[src/rtl/muldiv_ctrl.sv]
// muldiv_ctrl: multi-cycle multiply/divide unit for the EX stage.
// Owns HI/LO, runs MULT/MULTU over MUL_LAT cycles and DIV/DIVU through a
// DIV_ITER-step restoring divider, services MTHI/MTLO and raises stall.
//
// state | meaning
// ------+-----------------------------------------------------------
// IDLE  | waiting; accepts mult/div, performs MTHI/MTLO writes
// MUL   | latency countdown; product written to HI/LO at cnt==0
// DIV   | one restoring step per cycle on operand magnitudes
// FIX   | apply signs (or divide-by-zero result), write HI/LO
//
// Ports:
//   clk, reset        : clock, async active-high reset
//   op_valid, op_code : EX-stage muldiv op request
//   src_a, src_b      : rs / rt operand values
//   flush             : abort in-flight op, block acceptance this cycle
//   stall             : hold pipeline front-end and EX
//   busy              : unit executing (MUL/DIV/FIX)
//   done              : one-cycle pulse when HI/LO take a mult/div result
//   hi, lo            : architectural HI/LO registers
module muldiv_ctrl
  import muldiv_pkg::*;
#(
  parameter int MUL_LAT = 2
) (
  input  logic        clk,
  input  logic        reset,
  input  logic        op_valid,
  input  logic [2:0]  op_code,
  input  logic [31:0] src_a,
  input  logic [31:0] src_b,
  input  logic        flush,
  output logic        stall,
  output logic        busy,
  output logic        done,
  output logic [31:0] hi,
  output logic [31:0] lo
);

  localparam logic [5:0] MUL_CNT_INIT = 6'(MUL_LAT - 1);
  localparam logic [5:0] DIV_CNT_INIT = 6'(DIV_ITER - 1);

  state_t      state_q, state_d;
  logic [5:0]  cnt_q, cnt_d;
  logic [31:0] a_q, a_d;       // raw src_a (mult operand, div-by-zero HI)
  logic [31:0] b_q, b_d;       // mult operand, or divisor magnitude
  logic [31:0] quo_q, quo_d;   // dividend bits shift out, quotient bits in
  logic [31:0] rem_q, rem_d;
  logic [31:0] hi_q, hi_d;
  logic [31:0] lo_q, lo_d;
  logic        sgn_q, sgn_d;
  logic        qneg_q, qneg_d;
  logic        rneg_q, rneg_d;
  logic        div0_q, div0_d;
  logic        done_q, done_d;

  logic        req_md;
  logic        op_signed;
  logic        a_neg;
  logic        b_neg;
  logic [63:0] prod;
  logic [31:0] step_rem;
  logic        step_qbit;

  assign req_md    = op_valid & ~flush & is_muldiv(op_code);
  assign op_signed = (op_code == OP_MULT) || (op_code == OP_DIV);
  assign a_neg     = op_signed & src_a[31];
  assign b_neg     = op_signed & src_b[31];

  // Sign-extending to 64 bits makes one unsigned 64-bit multiply give the
  // correct low 64 bits for both signed and unsigned operands.
  assign prod = {{32{sgn_q & a_q[31]}}, a_q} * {{32{sgn_q & b_q[31]}}, b_q};

  div_iter_step u_div_step (
    .rem_i       (rem_q),
    .shift_bit_i (quo_q[31]),
    .divisor_i   (b_q),
    .rem_o       (step_rem),
    .q_bit_o     (step_qbit)
  );

  always_ff @(posedge clk or posedge reset) begin
    if (reset) begin
      state_q <= ST_IDLE;
      cnt_q   <= '0;
      a_q     <= '0;
      b_q     <= '0;
      quo_q   <= '0;
      rem_q   <= '0;
      hi_q    <= '0;
      lo_q    <= '0;
      sgn_q   <= 1'b0;
      qneg_q  <= 1'b0;
      rneg_q  <= 1'b0;
      div0_q  <= 1'b0;
      done_q  <= 1'b0;
    end else begin
      state_q <= state_d;
      cnt_q   <= cnt_d;
      a_q     <= a_d;
      b_q     <= b_d;
      quo_q   <= quo_d;
      rem_q   <= rem_d;
      hi_q    <= hi_d;
      lo_q    <= lo_d;
      sgn_q   <= sgn_d;
      qneg_q  <= qneg_d;
      rneg_q  <= rneg_d;
      div0_q  <= div0_d;
      done_q  <= done_d;
    end
  end

  always_comb begin
    state_d = state_q;
    cnt_d   = cnt_q;
    a_d     = a_q;
    b_d     = b_q;
    quo_d   = quo_q;
    rem_d   = rem_q;
    hi_d    = hi_q;
    lo_d    = lo_q;
    sgn_d   = sgn_q;
    qneg_d  = qneg_q;
    rneg_d  = rneg_q;
    div0_d  = div0_q;
    done_d  = 1'b0;

    case (state_q)
      ST_IDLE: begin
        if (req_md) begin
          a_d   = src_a;
          sgn_d = op_signed;
          if ((op_code == OP_MULT) || (op_code == OP_MULTU)) begin
            b_d     = src_b;
            cnt_d   = MUL_CNT_INIT;
            state_d = ST_MUL;
          end else begin
            b_d     = b_neg ? -src_b : src_b;
            quo_d   = a_neg ? -src_a : src_a;
            rem_d   = '0;
            qneg_d  = a_neg ^ b_neg;
            rneg_d  = a_neg;
            div0_d  = (src_b == '0);
            cnt_d   = DIV_CNT_INIT;
            state_d = (src_b == '0) ? ST_FIX : ST_DIV;
          end
        end else if (op_valid && !flush) begin
          if (op_code == OP_MTHI) hi_d = src_a;
          if (op_code == OP_MTLO) lo_d = src_a;
        end
      end
      ST_MUL: begin
        if (cnt_q == '0) begin
          hi_d    = prod[63:32];
          lo_d    = prod[31:0];
          done_d  = 1'b1;
          state_d = ST_IDLE;
        end else begin
          cnt_d = cnt_q - 6'd1;
        end
      end
      ST_DIV: begin
        rem_d = step_rem;
        quo_d = {quo_q[30:0], step_qbit};
        if (cnt_q == '0) begin
          state_d = ST_FIX;
        end else begin
          cnt_d = cnt_q - 6'd1;
        end
      end
      ST_FIX: begin
        if (div0_q) begin
          lo_d = '1;
          hi_d = a_q;
        end else begin
          lo_d = qneg_q ? -quo_q : quo_q;
          hi_d = rneg_q ? -rem_q : rem_q;
        end
        done_d  = 1'b1;
        state_d = ST_IDLE;
      end
      default: state_d = ST_IDLE;
    endcase

    // Flush wins over any completion or MTHI/MTLO write this cycle.
    if (flush) begin
      state_d = ST_IDLE;
      cnt_d   = '0;
      hi_d    = hi_q;
      lo_d    = lo_q;
      done_d  = 1'b0;
    end
  end

  always_comb begin
    busy  = (state_q != ST_IDLE);
    stall = busy | req_md;
    done  = done_q;
    hi    = hi_q;
    lo    = lo_q;
  end

endmodule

* **What you have to do**:
Each line in which the string "assign" is found must be copied from the data.

* **Finished task**:
  assign req_md    = op_valid & ~flush & is_muldiv(op_code);
  assign op_signed = (op_code == OP_MULT) || (op_code == OP_DIV);
  assign a_neg     = op_signed & src_a[31];
  assign b_neg     = op_signed & src_b[31];
  assign prod = {{32{sgn_q & a_q[31]}}, a_q} * {{32{sgn_q & b_q[31]}}, b_q};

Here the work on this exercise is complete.